(NC) Technology has brought change to almost every industry, including transportation. While the idea of a self-driving car may have seemed impossible years ago, most experts think we’re close to the day when this type of “driving” will be widespread.
The Canadian Automobile Association (CAA) outlines some of the benefits and drawbacks that the progression to the connected vehicle will present:
Driver safety. As humans we make mistakes. Human error is one of the leading causes of collisions and injuries on the road. The intricate technology of self-driving cars will provide more safety for occupants, minimizing incidents involving alcohol, distraction, speeding, and fatigue.
Reduce traffic. Sensors in an autonomous car would allow vehicles to drive closer together, making room for more cars on the road and therefore shortening traffic times and relieving congestion.
A happier driving experience. The stress of being stuck on the road during a long commute could be minimized as drivers could let their vehicle do the work and safely tune out and even focus on other things.

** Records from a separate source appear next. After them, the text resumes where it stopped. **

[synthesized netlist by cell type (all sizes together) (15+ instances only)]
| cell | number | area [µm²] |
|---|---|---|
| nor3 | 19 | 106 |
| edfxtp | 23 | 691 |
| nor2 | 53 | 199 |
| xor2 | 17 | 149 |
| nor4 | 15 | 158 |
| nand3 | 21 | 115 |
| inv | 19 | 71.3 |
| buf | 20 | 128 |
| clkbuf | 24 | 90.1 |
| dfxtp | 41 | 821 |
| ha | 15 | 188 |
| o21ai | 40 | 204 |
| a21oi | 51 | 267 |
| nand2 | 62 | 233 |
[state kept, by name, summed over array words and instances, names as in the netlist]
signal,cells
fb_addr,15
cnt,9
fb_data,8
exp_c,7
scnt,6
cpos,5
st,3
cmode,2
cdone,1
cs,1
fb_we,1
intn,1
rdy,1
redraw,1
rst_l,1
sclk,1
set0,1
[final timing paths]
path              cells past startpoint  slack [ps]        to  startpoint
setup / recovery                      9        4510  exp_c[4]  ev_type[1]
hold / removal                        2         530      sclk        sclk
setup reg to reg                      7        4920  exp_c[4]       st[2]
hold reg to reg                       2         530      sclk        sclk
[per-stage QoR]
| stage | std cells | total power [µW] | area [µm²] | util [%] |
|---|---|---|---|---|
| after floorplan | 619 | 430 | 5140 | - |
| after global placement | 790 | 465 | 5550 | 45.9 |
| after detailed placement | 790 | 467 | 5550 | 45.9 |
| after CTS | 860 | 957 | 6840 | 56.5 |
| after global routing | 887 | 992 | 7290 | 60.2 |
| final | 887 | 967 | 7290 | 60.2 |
Context: an optimization exercise on an open-source flow, tuned for small area, a short achievable clock period and few clock cycles per item. The choices shown serve that exercise and are no tape-out recipe. Function was checked by simulation only, so behaviour that the tests miss may differ from the original.

Setup of the previous run:
// gsm7_alpha
module gsm7_alpha (
    input  wire        clk,
    input  wire        rst,           
    input  wire        cmd_valid,
    output wire        cmd_ready,
    input  wire [2:0]  cmd_op,
    input  wire [15:0] cmd_len,
    input  wire        in_valid,
    output wire        in_ready,
    input  wire [31:0] in_data,
    output reg         out_valid,
    input  wire        out_ready,
    output wire [20:0] out_data,
    output reg         res_valid,
    input  wire        res_ready,
    output wire [7:0]  res_err,
    output wire [15:0] res_count
);
Size in the first run: about 71 flip-flops, ~110 I/O pins.
clock: 8.0 ns
lec_check: 0
abc_area: 1
cap_margin: 20
core_margin: 2
core_utilization: 40
cts_buf_list: sky130_fd_sc_hd__clkbuf_8
cts_cluster_size: 40
setup_slack_margin: 5
slew_margin: 20
standard.sh (not shown) runs the stock make flow with config.mk's settings and CLKGATE_MAP_FILE= SYNTH_SCRIPT=/design/flow/synth_recipe.tcl, a recipe that flattens the netlist after the stock synthesis.
==> flow/flow/run.sh <==
#!/bin/bash
# The standard layout (standard.sh), with plain buf_1 cells as the port buffers
# instead of the default choice (repair_timing resizes them where timing needs it).
set -euo pipefail
bash standard.sh BUFFER_PORTS_ARGS="-buffer_cell sky130_fd_sc_hd__buf_1" finish > standard.log 2>&1
Testbench counts of the previous run, summed over its fixed seeds: cycles 38,358, items 35,725.
Background: an optimization exercise with open tools, aiming at small area, a short achievable clock period and few clock cycles per item. Do not read the settings as production practice. Function not checked in this run: the RTL went through the layout flow alone. Power figures rest on the tool's default switching activity, not on a simulated workload.

### flow/constraint.sdc
create_clock -name core_clock -period 15.0 [get_ports {clk}]
set_input_delay 3.0000 -clock core_clock [delete_from_list [all_inputs] [get_ports {clk}]]
set_output_delay 3.0000 -clock core_clock [all_outputs]
set_load 0.01 [all_outputs]
### flow/design.v
module a429pk_bk #(parameter W = 8) (
    input  wire [W-1:0] a,
    input  wire [W-1:0] b,
    input  wire         ci,
    output wire [W-1:0] s
);
    function integer clg(input integer v);
        integer t;
        begin
            clg = 0;
            for (t = v - 1; t > 0; t = t >> 1)
                clg = clg + 1;
        end
    endfunction
    localparam N = W + 1;
    localparam L = clg(N);
    wire [N-1:0] G [0:2*L];
    wire [N-1:0] P [0:2*L];
    assign G[0] = {a & b, ci};
    assign P[0] = {a ^ b, 1'b0};
    genvar l, i;
    generate
        for (l = 0; l < L; l = l + 1) begin : up
            for (i = 0; i < N; i = i + 1) begin : b_
                if (((i + 1) % (1 << (l + 1))) == 0) begin : n
                    assign G[l+1][i] = G[l][i] | (P[l][i] & G[l][i - (1 << l)]);
                    assign P[l+1][i] = P[l][i] & P[l][i - (1 << l)];
                end else begin : t
                    assign G[l+1][i] = G[l][i];
                    assign P[l+1][i] = P[l][i];
                end
            end
        end
        for (l = L - 2; l >= 0; l = l - 1) begin : dn
            for (i = 0; i < N; i = i + 1) begin : b_
                if (((i + 1) % (1 << (l + 1))) == (1 << l) && i >= (1 << (l + 1))) begin : n
                    assign G[2*L-1-l][i] = G[2*L-2-l][i] | (P[2*L-2-l][i] & G[2*L-2-l][i - (1 << l)]);
                    assign P[2*L-1-l][i] = P[2*L-2-l][i] & P[2*L-2-l][i - (1 << l)];
                end else begin : t
                    assign G[2*L-1-l][i] = G[2*L-2-l][i];
                    assign P[2*L-1-l][i] = P[2*L-2-l][i];
                end
            end
        end
    endgenerate
    wire [N-1:0] c = G[2*L-1];
    assign s = P[0][N-1:1] ^ c[N-2:0];
endmodule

Loss of privacy. Vehicles will be recording huge amounts of data about you, from where you’ve been, to how you drive, to what’s wrong with your vehicle, and will be able to transmit all of this data wirelessly. It’s still unknown how much control consumers will have over this information, leading to questions about privacy and consumer choice.
Technological malfunctions. Though technology allows us to do many previously undreamed things, there is always potential for glitches. Even if a self-driving car performs seemingly flawlessly at first, it is possible for programming and software errors to develop. While errors like this with a computer can be an annoyance − when it happens on the road, it could be a matter of life and death.
No rules in place. Regulators need to not only ensure that the vehicles themselves are safe, but that consumers will be able to have control and choice over the wireless personal data that will be produced.
The CAA will be an advocate for consumers to remain in the driver’s seat when it comes to their own data in this world of new vehicle technology.